It does - the syscalls are part of the official userspace interface which the Linux kernel promises not to break. They can add new syscalls, options or flags, but can’t break existing ones.
It's still not an explicit guarantee. Actually, Linux the kernel doesn't guarantee or promise anything, it's only distros that try, and those that do promise some compatibility, don't promise all that much. The best promise you can find is like a promise of ABI compatibility within a couple of future releases.
You are extremely wrong, so it's probably worth thinking for a moment about how you became so misinformed and why you feel so strongly that you're not misinformed.
This interface matches much of the POSIX interface and is based
on it and other Unix based interfaces.
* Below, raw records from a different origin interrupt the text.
[config.mk]
export PLATFORM = sky130hd
export DESIGN_NAME = descriptor_string_config_regs
export DESIGN_NICKNAME = d
export VERILOG_FILES = /design/src/desc_string_pkg.sv /design/src/descriptor_string_config_regs.sv
export SDC_FILE = /design/constraint.sdc
export NUM_CORES = 1
export LEC_CHECK = 0
export ABC_CLOCK_PERIOD_IN_PS = 3800
export BUFFER_PORTS_ARGS = -buffer_cell sky130_fd_sc_hd__buf_2
export CAP_MARGIN = 25
export CORE_MARGIN = 4
export CORE_UTILIZATION = 35
export DETAILED_ROUTE_END_ITERATION = 10
export PLACE_DENSITY = 0.71
export SETUP_SLACK_MARGIN = 0.5
export SYNTH_ARGS = -nofsm -noshare
export SYNTH_HDL_FRONTEND = slang
export SYNTH_SLANG_ARGS = --single-unit
[constraint.sdc]
create_clock -name CLK_SYS -period 3.8 [get_ports CLK_SYS]
set_input_delay 0.76 -clock CLK_SYS [delete_from_list [all_inputs] [get_ports CLK_SYS]]
set_output_delay 0.76 -clock CLK_SYS [all_outputs]
set_load 0.01 [all_outputs]
[src/desc_string_pkg.sv]
// constants for the descriptor string configuration register bank
package desc_string_pkg;
	// register byte offsets
	localparam logic [7:0] UNIQUE_ID_BASE          = 8'h10;
	localparam logic [7:0] UNIQUE_ID_LAST          = 8'h1F;
	localparam logic [7:0] LANGUAGE_CODE_LOW_ADDR  = 8'h20;
	localparam logic [7:0] LANGUAGE_CODE_HIGH_ADDR = 8'h21;
	localparam logic [7:0] SERIAL_LENGTH_ADDR      = 8'h22;
	localparam logic [7:0] MAKER_LENGTH_ADDR       = 8'h23;

	// values after reset
	localparam logic [7:0] LANGUAGE_CODE_LOW_RESET  = 8'h09;
	localparam logic [7:0] LANGUAGE_CODE_HIGH_RESET = 8'h04;
	localparam logic [5:0] SERIAL_LENGTH_RESET      = 6'h18;
	localparam logic [6:0] MAKER_LENGTH_RESET       = 7'h00;

	// field widths and largest permitted lengths
	localparam int         SERIAL_LENGTH_WIDTH = 6;
	localparam int         MAKER_LENGTH_WIDTH  = 7;
	localparam logic [5:0] SERIAL_LENGTH_MAX   = 6'h20;
	localparam logic [6:0] MAKER_LENGTH_MAX    = 7'h40;

	// string descriptor indices served here and the language code payload size
	localparam logic [1:0] STRING_INDEX_LANGUAGE = 2'h0;
	localparam logic [1:0] STRING_INDEX_SERIAL   = 2'h1;
	localparam logic [1:0] STRING_INDEX_MAKER    = 2'h3;
	localparam logic [7:0] LANGUAGE_CODE_BYTES   = 8'h02;

	// identifier format fields: version nibble (byte 6) and variant bits (byte 8)
	localparam int         UID_VERSION_BYTE = 6;
	localparam logic [3:0] UID_VERSION      = 4'h4;
	localparam int         UID_VARIANT_BYTE = 8;
	localparam logic [1:0] UID_VARIANT      = 2'h2;
endpackage

[src/descriptor_string_config_regs.sv]
// descriptor string configuration registers: identifier, language code, string lengths
//
// Functional notes
// - Sixteen read-only identifier bytes at 10h-1Fh feed the container identifier descriptor.
// - The identifier follows the UUID URN namespace format: version and variant fields.
// - Language code low byte at 20h resets to 09h, returned as low byte.
// - Language code high byte at 21h resets to 04h, returned as high byte.
// - Exactly one language code is reported at string index 0, default 0409h.
// - String override enable high lets writers change language bytes and maker length.
// - Serial length field bits 5:0, reset 18h, never above 32 bytes.
// - Serial override enable high lets writers change the serial length field.
// - Nonzero serial length returns that many serial bytes at string index 1.
// - Maker length field bits 6:0, reset 0, never above 64 bytes.
// - Nonzero maker length returns that many maker bytes at string index 3.
// - Serial length bits 7:6 and maker length bit 7 read as zero.
`timescale 1ns/1ns
module descriptor_string_config_regs
	import desc_string_pkg::*;
#(
	parameter logic [127:0] UID_SEED = 128'h0123_4567_89AB_CDEF_FEDC_BA98_7654_3210 // arbitrary
) (
	// clock, reset, enable
	input  wire logic                           CLK_SYS,
	input  wire logic                           RESET,
	input  wire logic                           CE,
	// override enables from the configuration registers
	input  wire logic                           STRING_OVERRIDE_ENABLE,
	input  wire logic                           SERIAL_OVERRIDE_ENABLE,
	// byte register port (smbus host or eeprom loader)
	input  wire logic [7:0]                     REG_ADDR,
	input  wire logic [7:0]                     REG_WDATA,
	input  wire logic                           REG_WRITE,
	input  wire logic                           REG_READ,
	output logic      [7:0]                     REG_RDATA,
	output logic                                REG_RVALID,
	// descriptor logic request
	input  wire logic                           DESC_REQ,
	input  wire logic [1:0]                     DESC_INDEX,
	output logic                                DESC_ACK,
	output logic      [7:0]                     DESC_LENGTH,
	output logic                                DESC_PRESENT,
	// descriptor field values
	output logic      [127:0]                   UNIQUE_ID,
	output logic      [15:0]                    LANGUAGE_CODE,
	output logic      [SERIAL_LENGTH_WIDTH-1:0] SERIAL_STRING_LENGTH,
	output logic      [MAKER_LENGTH_WIDTH-1:0]  MAKER_STRING_LENGTH
);

	// force the version and variant fields onto the identifier
	function automatic logic [127:0] format_uid(input logic [127:0] seed);
		logic [127:0] uid;
		uid = seed;
		uid[UID_VERSION_BYTE*8+4 +: 4] = UID_VERSION;
		uid[UID_VARIANT_BYTE*8+6 +: 2] = UID_VARIANT;
		return uid;
	endfunction

	// clamp a written length to its largest permitted value
	function automatic logic [7:0] clamp_length(input logic [7:0] value, input logic [7:0] limit);
		return (value > limit) ? limit : value;
	endfunction

	// identifier is fixed at build time and needs no storage
	localparam logic [127:0] UID_VALUE = format_uid(UID_SEED);

	// stored fields and their next values
	logic [7:0]                     language_code_low;
	logic [7:0]                     language_code_high;
	logic [SERIAL_LENGTH_WIDTH-1:0] serial_string_length;
	logic [MAKER_LENGTH_WIDTH-1:0]  maker_string_length;
	logic [7:0]                     next_language_code_low;
	logic [7:0]                     next_language_code_high;
	logic [SERIAL_LENGTH_WIDTH-1:0] next_serial_string_length;
	logic [MAKER_LENGTH_WIDTH-1:0]  next_maker_string_length;
	logic [7:0]                     serial_clamped;
	logic [7:0]                     maker_clamped;

	// writable fields: stored only while their override enable is high
	always_comb begin
		next_language_code_low  = language_code_low;
		next_language_code_high = language_code_high;
		next_serial_string_length = serial_string_length;
		next_maker_string_length  = maker_string_length;
		// field values over the limit clamp to the maximum; written bits above the field are dropped
		serial_clamped = clamp_length({2'h0, REG_WDATA[5:0]}, {2'h0, SERIAL_LENGTH_MAX});
		maker_clamped  = clamp_length({1'h0, REG_WDATA[6:0]}, {1'h0, MAKER_LENGTH_MAX});
		// unmapped or read-only addresses fall to the default and change nothing
		if (REG_WRITE) begin
			case (REG_ADDR)
				LANGUAGE_CODE_LOW_ADDR: begin
					if (STRING_OVERRIDE_ENABLE) next_language_code_low = REG_WDATA;
				end
				LANGUAGE_CODE_HIGH_ADDR: begin
					if (STRING_OVERRIDE_ENABLE) next_language_code_high = REG_WDATA;
				end
				SERIAL_LENGTH_ADDR: begin
					if (SERIAL_OVERRIDE_ENABLE) begin
						next_serial_string_length = serial_clamped[5:0];
					end
				end
				MAKER_LENGTH_ADDR: begin
					if (STRING_OVERRIDE_ENABLE) begin
						next_maker_string_length = maker_clamped[6:0];
					end
				end
				default: begin
					next_language_code_low = language_code_low;
				end
			endcase
		end
	end

	// field registers; reset also waits for the enable, so a frozen bank keeps all
	always_ff @(posedge CLK_SYS) begin
		if (CE) begin
			if (RESET) begin
				language_code_low    <= LANGUAGE_CODE_LOW_RESET;
				language_code_high   <= LANGUAGE_CODE_HIGH_RESET;
				serial_string_length <= SERIAL_LENGTH_RESET;
				maker_string_length  <= MAKER_LENGTH_RESET;
			end else begin
				language_code_low    <= next_language_code_low;
				language_code_high   <= next_language_code_high;
				serial_string_length <= next_serial_string_length;
				maker_string_length  <= next_maker_string_length;
			end
		end
	end

	// read data path, one cycle after the read strobe
	logic [7:0] next_rdata;
	logic       next_rvalid;
	logic [3:0] uid_byte_sel;

	always_comb begin
		next_rdata   = 8'h00;
		next_rvalid  = REG_READ;
		uid_byte_sel = REG_ADDR[3:0];
		if (REG_READ) begin
			// identifier bytes decode as a range, the rest by exact address
			if (REG_ADDR >= UNIQUE_ID_BASE && REG_ADDR <= UNIQUE_ID_LAST) begin
				next_rdata = UID_VALUE[uid_byte_sel*8 +: 8];
			end else begin
				// reserved upper bits pad as zero
				case (REG_ADDR)
					LANGUAGE_CODE_LOW_ADDR:  next_rdata = language_code_low;
					LANGUAGE_CODE_HIGH_ADDR: next_rdata = language_code_high;
					SERIAL_LENGTH_ADDR:      next_rdata = {2'h0, serial_string_length};
					MAKER_LENGTH_ADDR:       next_rdata = {1'h0, maker_string_length};
					default:                 next_rdata = 8'h00;
				endcase
			end
		end
	end

	// read answer registers; data falls back to zero when no read was taken
	always_ff @(posedge CLK_SYS) begin
		if (CE) begin
			if (RESET) begin
				REG_RDATA  <= 8'h00;
				REG_RVALID <= 1'h0;
			end else begin
				REG_RDATA  <= next_rdata;
				REG_RVALID <= next_rvalid;
			end
		end
	end

	// string descriptor length lookup for the descriptor logic
	logic [7:0] next_desc_length;
	logic       next_desc_present;
	logic       next_desc_ack;

	always_comb begin
		next_desc_ack     = DESC_REQ;
		next_desc_length  = 8'h00;
		next_desc_present = 1'h0;
		if (DESC_REQ) begin
			case (DESC_INDEX)
				// one language code only, two payload bytes
				STRING_INDEX_LANGUAGE: begin
					next_desc_length  = LANGUAGE_CODE_BYTES;
					next_desc_present = 1'h1;
				end
				STRING_INDEX_SERIAL: begin
					next_desc_length  = {2'h0, serial_string_length};
					next_desc_present = (serial_string_length != 6'h00);
				end
				STRING_INDEX_MAKER: begin
					next_desc_length  = {1'h0, maker_string_length};
					next_desc_present = (maker_string_length != 7'h00);
				end
				// index 2 is served elsewhere and answers absent here
				default: begin
					next_desc_length  = 8'h00;
					next_desc_present = 1'h0;
				end
			endcase
		end
	end

	// descriptor answer registers, one cycle after the request
	always_ff @(posedge CLK_SYS) begin
		if (CE) begin
			if (RESET) begin
				DESC_ACK     <= 1'h0;
				DESC_LENGTH  <= 8'h00;
				DESC_PRESENT <= 1'h0;
			end else begin
				DESC_ACK     <= next_desc_ack;
				DESC_LENGTH  <= next_desc_length;
				DESC_PRESENT <= next_desc_present;
			end
		end
	end

	// field values straight from the stored registers, identifier from the build-time constant
	assign UNIQUE_ID            = UID_VALUE;
	assign LANGUAGE_CODE        = {language_code_high, language_code_low};
	assign SERIAL_STRING_LENGTH = serial_string_length;
	assign MAKER_STRING_LENGTH  = maker_string_length;

endmodule

# [Yosys cells after proc, flatten, opt, wreduce, memory -nomap -nowiden]
# Cells that the tools add are included.
[op_classes] magnitude_cmp=4 n_eq_ne=6 shift=1 n_mux=17 bitwise=2 n_reduce_logical=17
[op_table] op="indexed part select 128 x 8 -> 8 bit (first input constant)" n=1
[op_table] op="two-way mux 8 bit" n=6
[op_table] op="== test 8 x 6 -> 1 bit (second input constant)" n=4
[op_table] op="case mux 8 bit (4 select lines)" n=1
[op_table] op="two-way mux 7 bit" n=4
[op_table] op="two-way mux 6 bit" n=4
[op_table] op="case mux 7 bit (3 select lines)" n=1
[op_table] op="AND reduction 4 bit" n=4
[op_table] op="nonzero test 2 bit" n=7
[op_table] op=">= comparator 8 x 5 -> 1 bit (second input constant)" n=1
[op_table] op="<= comparator 8 x 5 -> 1 bit (second input constant)" n=1
[op_table] op="> comparator 7 bit (second input constant)" n=1
[op_table] op="nonzero test 7 bit" n=1
[op_table] op="> comparator 6 bit (second input constant)" n=1
[op_table] op="nonzero test 6 bit" n=1
[op_table] op="OR reduction 2 bit" n=2
[op_table] op="case mux 1 bit (3 select lines)" n=1
[op_table] op="== test 2 x 1 -> 1 bit (second input constant)" n=1
[op_table] op="== test 2 bit (second input constant)" n=1
[op_table] op="zero test 2 bit" n=1
[op_table] op="NOT 1 bit" n=2
[op_table] op="logical AND 1 bit" n=1
[word_totals] regBits=48 out_inout_bits=176

# [Depth between registers and ports, before layout]
[logic_depth] depth_word=5 depth_mapped=7

# [Worst setup path before layout]
# OpenSTA, ideal clock, no wires.
[synth_timing] kind="in2reg" start="in REG_ADDR[3]" end="reg language_code_low[0] (enable)" t_arrival_ns=2.113 t_required_ns=3.413 path_slack_ns=1.300 cell_stages=6 n_path_buf=1 path_cell_list="clkbuf_1 inv_1 ha_1 and3b_1 nand4_1 o31ai_1"
[synth_via] elab_chain_cells=3
[synth_rtl] item="start, declared" line_no="descriptor_string_config_regs.sv:30" source="input wire logic [7:0] REG_ADDR,"
[synth_rtl] item="== test 8 x 6 -> 1 bit" line_no="descriptor_string_config_regs.sv:89" source="case (REG_ADDR)"
[synth_rtl] item="nonzero test 2 bit (no source line)"
[synth_rtl] item="AND reduction 4 bit (no source line)"
[synth_rtl] item="end signal, assigned" line_no="descriptor_string_config_regs.sv:122" source="language_code_low <= next_language_code_low;"
[synth_rtl] item="end, declared" line_no="descriptor_string_config_regs.sv:67" source="logic [7:0] language_code_low;"
# No other way between the ends.
# A chain may end at the register's enable or synchronous reset.

# [Worst setup path after layout]
[layout_timing] start="in REG_ADDR[3]" end="reg maker_string_length[0] (netlist: MAKER_STRING_LENGTH[0]) (enable)"
[layout_via] elab_chain_cells=3
[layout_rtl] item="== test 8 x 6 -> 1 bit" line_no="descriptor_string_config_regs.sv:89"
[layout_rtl] item="nonzero test 2 bit (no source line)"
[layout_rtl] item="AND reduction 4 bit (no source line)"
[layout_rtl] item="end signal, assigned" line_no="descriptor_string_config_regs.sv:125" source="maker_string_length <= next_maker_string_length;"
[layout_rtl] item="end, declared" line_no="descriptor_string_config_regs.sv:70" source="logic [MAKER_LENGTH_WIDTH-1:0] maker_string_length;"
# No other way between the ends.

==> summary.txt <==
Die
  – Die area: 10700 um^2
  – Die X-Extent: 104 um
  – Cell Rows: 34
  – Core footprint: 8810 um^2
  – Initial core utilization: 0.363
  – Top Ports: 202
  – Die Span Y: 104 um

CTS
  – Num CTS Buffers: 5
  – H-tree levels: 2
  – Post-CTS Setup Inserts: 0
  – Clock sink count: 47
  – Reg clk slew, reported paths: 0.09 ns
  – Clock latency on the worst-skew pair: 0.30 ns
  – CTS tree: yes
  – Post-CTS Resized: 0
  – Clock root cell: clkbuf_8
  – CTS Hold Bufs: 0
  – Max Root-Sink Buffers: 2

Placement
  – RePlAce Congestion: 0.796
  – Post-DP HPWL: 5420 um
  – PortBufs: 72
  – Cells after DPL: 458

Timing
  – # setup viols final: 0
  – Worst-margin pin slew: 0.923 ns
  – Crit share post-route: 0.608
  – Unrepaired setup endpoints after global routing: false
  – Clock skew: 0.00787 ns
  – Setup TNS: 0 ns
  – Slew HR: 0.378
  – Max-slew violations: 0
  – Final Hold Fails: 0
  – Max Clk Rate: 433 MHz
  – Crit path time final: 2.31 ns

Final layout
  – Final Net Count: 384
  – Most frequent cells in the layout: conb_1 (129), buf_2 (72), edfxtp_1 (47)
  – Layout cells sized above 1: 0.246
  – ANT cells: 0
  – Most common cell after layout, fill and taps aside: conb_1
  – Final std cells w/o fill: 466
  – Synth-to-Final Area Change: 1.92%

Synthesis
  – Library cells used by synthesis: 38
  – Register area share after synthesis: 0.441
  – Synthesized flop and latch total: 47
  – Mapped cell area: 3200 um^2
  – Cell count after synthesis: 286
  – Ys flop type: edfxtp_1
  – Asr flop ratio synth: 0
  – Number of enable flip-flop cells after synthesis: 47
  – Syn avg cell area: 11.2 um^2
  – Synth Warn #: 0

Job
  – Max-cap viol count: 0

Hold path
  – Worst hold path startpoint: SERIAL_STRING_LENGTH[5]$_SDFFCE_PP0P_
  – Path type of the worst min-delay path: reg2reg
  – Worst Hold Path EP: DESC_LENGTH[5]$_SDFFCE_PP0P_
  – Hold Path Depth: 2

Worst setup path
  – Critical path fanouts, max: 8
  – CP Data Required Time: 3.73 ns
  – R2r setup slk: 2.12 ns
  – Crit. End Element: flop
  – Path depth of the worst reg2reg path: 3
  – FF-to-FF Start: MAKER_STRING_LENGTH[4]$_SDFFCE_PP0P_
  – Startpoint types: input port
  – Critical path class: in2reg
  – Worst reg2reg path endpoint: DESC_PRESENT$_SDFFCE_PP0P_
  – Arrival time worst endpoint: 2.24 ns

Routing
  – Vias after detailed routing: 1837
  – Via density: 3.94
  – DRT Pass-1 Iters: 4
  – Routed Antenna Nets: 0
  – Remaining DRCs: 0
  – Drt wl/cell: 14.1 um
  – Drt total wl: 6580 um
  – Initial DRC Count: 99

Power and ir drop
  – Pleak: 1.53 nW
  – PwrDens: 347 nW/um^2
  – Max IR drop VDD: 0.139 mV

Outcome
  – Outcome: completed

Global route
  – First-pass GRT wire length: 10300 um
  – Largest net degree at the start of global routing: 24
  – Overall Global Routing Usage: 0.118
  – Number of global-route vias before repair: 1810
  – Initial antenna violation count: 0
  – Grt ovf: 0
area by class of cell:
cell class / instances / area, um^2
fillers: 901 / 5550
flip-flops and latches: 47 / 1410
multi-input cells: 225 / 1230
repair buffers: 75 / 383
well taps: 108 / 135
clock buffers: 5 / 68.8
clock inverters: 3 / 22.5
inverters: 3 / 11.3
flip-flops by register name, summed over array words and instances, names as in the netlist:
register and count:
REG_RVALID 1, language_code_low 8, DESC_ACK 1, SERIAL_STRING_LENGTH 6, DESC_PRESENT 1, MAKER_STRING_LENGTH 7
REG_RDATA 8, language_code_high 8, DESC_LENGTH 7
cell usage after synthesis, types with 3 or more instances:
library cell | instances | area share
a22o_1 | 8 | 0.022
and2_1 | 10 | 0.020
buf_4 | 129 | 0.30
clkbuf_1 | 4 | 0.0047
edfxtp_1 | 47 | 0.44
inv_1 | 3 | 0.0035
mux2i_1 | 7 | 0.022
mux4_1 | 5 | 0.041
nand2_1 | 5 | 0.0059
nand2b_1 | 4 | 0.0078
nor2_1 | 12 | 0.014
nor2b_1 | 12 | 0.023
o21ai_0 | 6 | 0.0094
or2_2 | 3 | 0.0059
cells by family (layout without fill, tap and decap cells):
group                    count (synthesis)  count (layout)  share of synthesized area
buffers and inverters                  141              86                      0.324
adder cells (fa/ha/maj)                  1               1                    0.00391
XOR/XNOR                                 1               1                    0.00274
other                                    2             129                    0.00235
AO/OA/AOI/OAI                           22              22                     0.0485
AND/OR/NAND/NOR                         59              59                      0.107
flip-flops                              47              47                      0.441
multiplexers                            13              13                     0.0701
power breakdown:
group          switching, W  leakage (nW)  internal [W]
clock              0.000178        0.0489      0.000133
combinational      0.000138          1.04     0.0000595
sequential        0.0000174         0.446      0.000603
per-layer routing:
layer,global-route usage,part of all wire
met1,0.130,0.36
met2,0.206,0.52
met3,0.0429,0.10
met4,0.0513,0.024
met5,0,0
per-stage QoR:
stage	cell area [um^2]	util	hold slack [ns]	total power, W	setup slack, ns
final	3260	0.370	0.678	0.00113	1.49
after global routing	3260	0.370	0.732	0.00118	1.27
after CTS	3260	0.370	0.682	0.00113	1.45
after detailed placement	3170	0.360	0.661	0.000828	1.13
after global placement	3170	0.360	0.655	0.000825	1.29
after floorplan	3670	-	0.655	0.000855	1.30
worst max-delay path, stage by stage:
cell and delay, ns:
buf_2 0.15, inv_1 0.06, ha_1 0.14, and3b_1 0.20
nand4_1 0.15, o21ai_0 0.77
worst max-delay path by stage:
stage | to | cells after the start | startpoint
3_5_place_dp | MAKER_STRING_LENGTH[0]$_SDFFCE_PP0P_ | 6 | REG_ADDR[3]
2_1_floorplan | language_code_low[0]$_SDFFCE_PP1P_ | 6 | REG_ADDR[3]
3_3_place_gp | MAKER_STRING_LENGTH[1]$_SDFFCE_PP0P_ | 6 | REG_ADDR[3]
5_1_grt | MAKER_STRING_LENGTH[0]$_SDFFCE_PP0P_ | 6 | REG_ADDR[3]
6_report | MAKER_STRING_LENGTH[0]$_SDFFCE_PP0P_ | 6 | REG_ADDR[3]
4_1_cts | MAKER_STRING_LENGTH[0]$_SDFFCE_PP0P_ | 6 | REG_ADDR[3]
Power figures use the tool's default switching activity.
It will only be added to
over time, and not have things removed from it.
This is literally an explicit promise of the Linux kernel; distros have no influence over the Linux syscall ABI whatsoever.
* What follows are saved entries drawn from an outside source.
<file path="config.mk">
export PLATFORM = sky130hd
export DESIGN_NAME = dtwt_top
export DESIGN_NICKNAME = d
export VERILOG_FILES = /design/src/rtl/dtwt_pkg.sv /design/src/rtl/dtwt_tick_if.sv /design/src/rtl/dtwt_step_gen.sv /design/src/rtl/dtwt_top.sv
export VERILOG_INCLUDE_DIRS = /design/src /design/src/rtl
export SDC_FILE = /design/constraint.sdc
export NUM_CORES = 1
export LEC_CHECK = 0
export ABC_AREA = 1
export BUFFER_PORTS_ARGS = -buffer_cell sky130_fd_sc_hd__buf_2
export CORE_ASPECT_RATIO = 1.75
export CORE_MARGIN = 4
export CORE_UTILIZATION = 61
export CTS_CLUSTER_DIAMETER = 60
export DETAILED_ROUTE_END_ITERATION = 7
export GPL_ROUTABILITY_DRIVEN = 1
export GPL_TIMING_DRIVEN = 0
export PLACE_DENSITY = 0.81
export RECOVER_POWER = 25
export SLEW_MARGIN = 20
export SYNTH_ARGS = -nofsm -noshare
export SYNTH_HDL_FRONTEND = slang
export SYNTH_SLANG_ARGS = --single-unit
</file>
<file path="constraint.sdc">
create_clock -name sys_clk -period 4.5 [get_ports sys_clk]
set_clock_uncertainty 0.05 [all_clocks]
set_input_delay 0.9 -clock sys_clk [delete_from_list [all_inputs] [get_ports sys_clk]]
set_output_delay 0.9 -clock sys_clk [all_outputs]
set_load 0.005 [all_outputs]
</file>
I think you're perhaps extremely confused about the difference between the userspace syscall -> kernel interface, and kernelspace API/ABI such as out-of-tree kernel modules might use. About the latter, yes, there are no API/ABI guarantees in vanilla Linux.
Expecting something is not a promise, just an attitude they want to have towards it at the moment. I think you are also confusing who is even in a position to promise what. Kernel is not an OS people can use, but only something an OS (distro) itself can use and, given the license, in any way it wants. And so kernel cannot promise or force ABI compatibility or anything really on behalf of any OS that uses it. It's up to the OS, but OSes modify kernels, backport things, build with various ABIs and so on. Look for example at the mess around x32 ABI, some distros had it, some didn't, some had it and dropped it, some had and promised ABI compatibility for some time, but Linus wants to drop it from the kernel (don't know if he actually did it), so they are in a pickle. Read RedHat's application compatibility guide if you want an example on what the best a linux distro can promise wrt ABI compatibility.